Their relative insulation is, in part, a matter of self-protection. It’s why you won’t hear Beach House in a commercial. “We’ve not to tried to overexpose ourselves or shove ourselves down anyone’s throat,” Legrand says.

“We’re both obsessed with keeping that youthful innocence,” Scally agrees. For Legrand, it’s about appreciating a “punk vibe, because when you’re younger, you don’t give a fuck.”

Both of them romanticize their beginnings as a bedroom band, and they take none of the success they’ve experienced for granted. Scally still keeps a list on his phone with the date and location of every show they’ve played.

The 13-date installation tour they mounted in 2016, housed in small, 200-capacity performance spaces, was aimed at preserving that charm. “It brought back an intimacy,” Legrand says. The band performed behind a gauzy curtain, with swelling tube lights and a lumbering shelving unit containing fiber optic roses that twinkled like a city lights from a plane. Still, Scally admits the shortcomings of the experiment: tickets sold out immediately, leaving many disappointed fans unable to attend. “I don’t like exclusivity at all,” he says. “Our ambition [was greater] than the practicality.”

Beach House are revered by fans for their consistent sound, but Scally and Legrand move heaven and earth to maintain that consistency while challenging their own formula each time. For 7, they worked with co-producer Sonic Boom (Peter Kember), a change from their longtime collaborator Chris Coady. (Disclosure: My partner worked as a studio technician for Coady on 2010’s Teen Dream and 2012’s Bloom, before we met.)

The new production arrangement seems to have guided Beach House away from restraint, self-imposed or otherwise. Dainty synth intros slide toward resignation deeper in the song (“Drunk in LA,” “Lose Your Smile”), and loosened song structures feel like psalms of love to Beach House’s own gifts (“Last Ride,” “L’Inconnue”).

Kember encouraged a free-spirited approach to songwriting, with Scally and Legrand crafting music by allowing it to “write itself,” says Scally. “A melody has a spirit,” adds Legrand. “It has demands, it shows you what journey it wants to take. As you stretch it out, as you play with it, as you repeat it, you see what it wants to do.”

Their live drummer, James Barone, adds newfound auxiliary percussive color on every song on 7, dotting Scally’s guitar arpeggios like sun-kissed freckles. His malletted cymbal swells, a rare sound in modern rock music, are no longer relegated to the stage; the crashes of “Dive” fill laptop speakers just easily as they will a live setting.

7 is an album full of thematic contradictions, between surrendering and action, love and despair. “Dark Spring,” the opener, dashes forward with purposeful urgency, using psychedelia-flecked minor chord progressions to awaken us. The seductive ballad “Lose Your Smile,” a late-album highlight, warmly gives us space to succumb: “Tomorrow is gone today/Lose your smile.”
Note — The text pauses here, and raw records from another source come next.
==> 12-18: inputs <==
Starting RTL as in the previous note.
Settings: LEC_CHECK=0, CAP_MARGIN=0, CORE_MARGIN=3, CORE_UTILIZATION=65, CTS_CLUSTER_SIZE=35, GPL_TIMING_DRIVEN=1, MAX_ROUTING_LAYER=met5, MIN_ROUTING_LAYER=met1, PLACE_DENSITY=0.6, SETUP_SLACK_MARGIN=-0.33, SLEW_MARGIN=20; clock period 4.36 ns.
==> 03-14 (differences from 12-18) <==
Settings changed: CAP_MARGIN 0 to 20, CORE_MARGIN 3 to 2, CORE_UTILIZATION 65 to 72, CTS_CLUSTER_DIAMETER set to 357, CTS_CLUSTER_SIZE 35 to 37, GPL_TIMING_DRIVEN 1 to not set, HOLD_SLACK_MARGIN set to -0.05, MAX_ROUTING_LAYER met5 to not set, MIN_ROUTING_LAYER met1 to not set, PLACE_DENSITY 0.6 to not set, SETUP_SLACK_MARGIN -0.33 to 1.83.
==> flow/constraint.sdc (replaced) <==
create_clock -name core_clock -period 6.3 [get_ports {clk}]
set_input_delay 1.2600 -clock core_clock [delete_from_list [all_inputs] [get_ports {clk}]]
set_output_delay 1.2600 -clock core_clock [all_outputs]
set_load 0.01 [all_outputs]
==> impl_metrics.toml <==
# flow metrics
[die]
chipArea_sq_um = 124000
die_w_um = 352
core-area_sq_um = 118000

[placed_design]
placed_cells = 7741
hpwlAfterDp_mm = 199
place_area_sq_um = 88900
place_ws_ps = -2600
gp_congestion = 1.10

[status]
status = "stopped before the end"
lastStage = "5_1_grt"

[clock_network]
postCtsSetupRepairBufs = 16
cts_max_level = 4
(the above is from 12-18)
// BobTop
module BobTop (
	clock,
	reset,
	rx,
	runway_override,
	emergency_override,
	tx,
	framing_error,
	runway_active,
	emergency,
	receiving,
	sending
);
	input wire clock;
	input wire reset;
	input wire rx;
	input wire [1:0] runway_override;
	input wire emergency_override;
	output wire tx;
	output wire framing_error;
	output wire [1:0] runway_active;
	output wire emergency;
	output wire receiving;
	output wire sending;
	wire [7:0] uart_rx_data;
	wire [7:0] uart_tx_data;
	wire uart_rx_valid;
	wire uart_tx_ready;
	wire uart_tx_send;
	UartRX #(
		.CLK_HZ(25000000),
		.BAUD_RATE(115200)
	) receiver(
		.clock(clock),
		.reset(reset),
		.rx(rx),
		.data(uart_rx_data),
		.done(uart_rx_valid),
		.framing_error(framing_error),
		.receiving(receiving)
	);
	UartTX #(
		.CLK_HZ(25000000),
		.BAUD_RATE(115200)
	) transmitter(
		.clock(clock),
		.reset(reset),
		.send(uart_tx_send),
		.data(uart_tx_data),
		.tx(tx),
		.ready(uart_tx_ready),
		.sending(sending)
	);
	reg [1:0] ro_temp;
	reg [1:0] ro_sync;
	reg eo_temp;
	reg eo_sync;
	always @(posedge clock) begin
		ro_temp <= runway_override;
		eo_temp <= emergency_override;
		ro_sync <= ro_temp;
		eo_sync <= eo_temp;
	end
	Bob bobby(
		.clock(clock),
		.reset(reset),
		.uart_rx_data(uart_rx_data),
		.uart_rx_valid(uart_rx_valid),
		.uart_tx_data(uart_tx_data),
		.uart_tx_ready(uart_tx_ready),
		.uart_tx_send(uart_tx_send),
		.runway_active(runway_active),
		.runway_override(ro_sync),
		.emergency_out(emergency),
		.emergency_override(eo_sync)
	);
endmodule
For scale: ~1500 cells after synthesis, about 300 flip-flops, roughly 13 I/O pins.
export LEC_CHECK = 0
export CAP_MARGIN = 20
export CELL_PAD_IN_SITES_DETAIL_PLACEMENT = 2
export CORE_MARGIN = 4
export CORE_UTILIZATION = 38
export HOLD_SLACK_MARGIN = 0.01
export MAX_ROUTING_LAYER = met4
export SLEW_MARGIN = 40
create_clock -name core_clock -period 17.5 [get_ports {clock}]
run.sh (not shown) runs the stock make flow with config.mk's settings and CLKGATE_MAP_FILE=.
Change:
==> flow/config.mk (replaced) <==
export PLATFORM = sky130hd
export DESIGN_NAME = BobTop
export DESIGN_NICKNAME = BobTop
export VERILOG_FILES = /design/flow/design.v
export SDC_FILE = /design/flow/constraint.sdc
export NUM_CORES = 4
export LEC_CHECK = 0
export CAP_MARGIN = 20
export CORE_MARGIN = 2
export CORE_UTILIZATION = 45
export SLEW_MARGIN = 20
==> flow/constraint.sdc (replaced) <==
create_clock -name core_clock -period 17.7 [get_ports {clock}]
set_input_delay 3.5400 -clock core_clock [delete_from_list [all_inputs] [get_ports {clock}]]
set_output_delay 3.5400 -clock core_clock [all_outputs]
set_load 0.01 [all_outputs]
Outcome:
- cell area drops by 1.3%
- setup slack gets better by 360 ps
- critical path depth is unchanged
- count of clock-buffer cells in the layout decreases by 3
- clock power is lower by about 10%
- routed wire length came out lower by 40%
<file path="design/flow/constraint.sdc">
create_clock -name core_clock -period 5.75 [get_ports {ACLK}]
set_input_delay 1.1500 -clock core_clock [delete_from_list [all_inputs] [get_ports {ACLK}]]
set_output_delay 1.1500 -clock core_clock [all_outputs]
set_load 0.01 [all_outputs]
</file>
<file path="design/flow/config.mk">
export PLATFORM = sky130hd
export DESIGN_NAME = Module_Wrapper
export DESIGN_NICKNAME = Module_Wrapper
export VERILOG_FILES = /design/flow/design.v
export SDC_FILE = /design/flow/constraint.sdc
export NUM_CORES = 4
export LEC_CHECK = 0
export CAP_MARGIN = 20
export CORE_MARGIN = 2
export CORE_UTILIZATION = 70
export CTS_CLUSTER_DIAMETER = 101
export SLEW_MARGIN = 20
</file>
<file path="design/flow/run.sh">
#!/bin/bash
# the make line also repeats each setting of config.mk as NAME=value (left out here)
make -C /OpenROAD-flow-scripts/flow DESIGN_CONFIG=/design/flow/config.mk WORK_HOME=/design/flow/orfs CLKGATE_MAP_FILE= finish
</file>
After all, what’s left to smile about these days? Legrand laughs when I suggest Cardi B as one of the last remaining bright spots in pop culture. “She’s a fireball,” she says, referencing Carol Burnett and Tiffany Haddish as other personal icons, all women who are so firmly themselves. Legrand, too, is a force of nature in her understated way, unequaled in her use of poetic abstraction to illustrate very real moments.

If it still feels like Beach House’s music is open to interpretation, it’s only in the way that Van Gogh’s paintbrush once snaked around the stars, the swirls cradling points of light in the heavens. He used abstraction to illuminate an essential truth, and Scally and Legrand follow in this tradition. “It’s always from a belief in a universal feeling, and what feels right in the moment, because being connected to the ground is key,” Legrand explains. By demystifying this band, a far more beautiful truth reveals itself: Beach House’s music is about the achingly real moments that belong to all of us.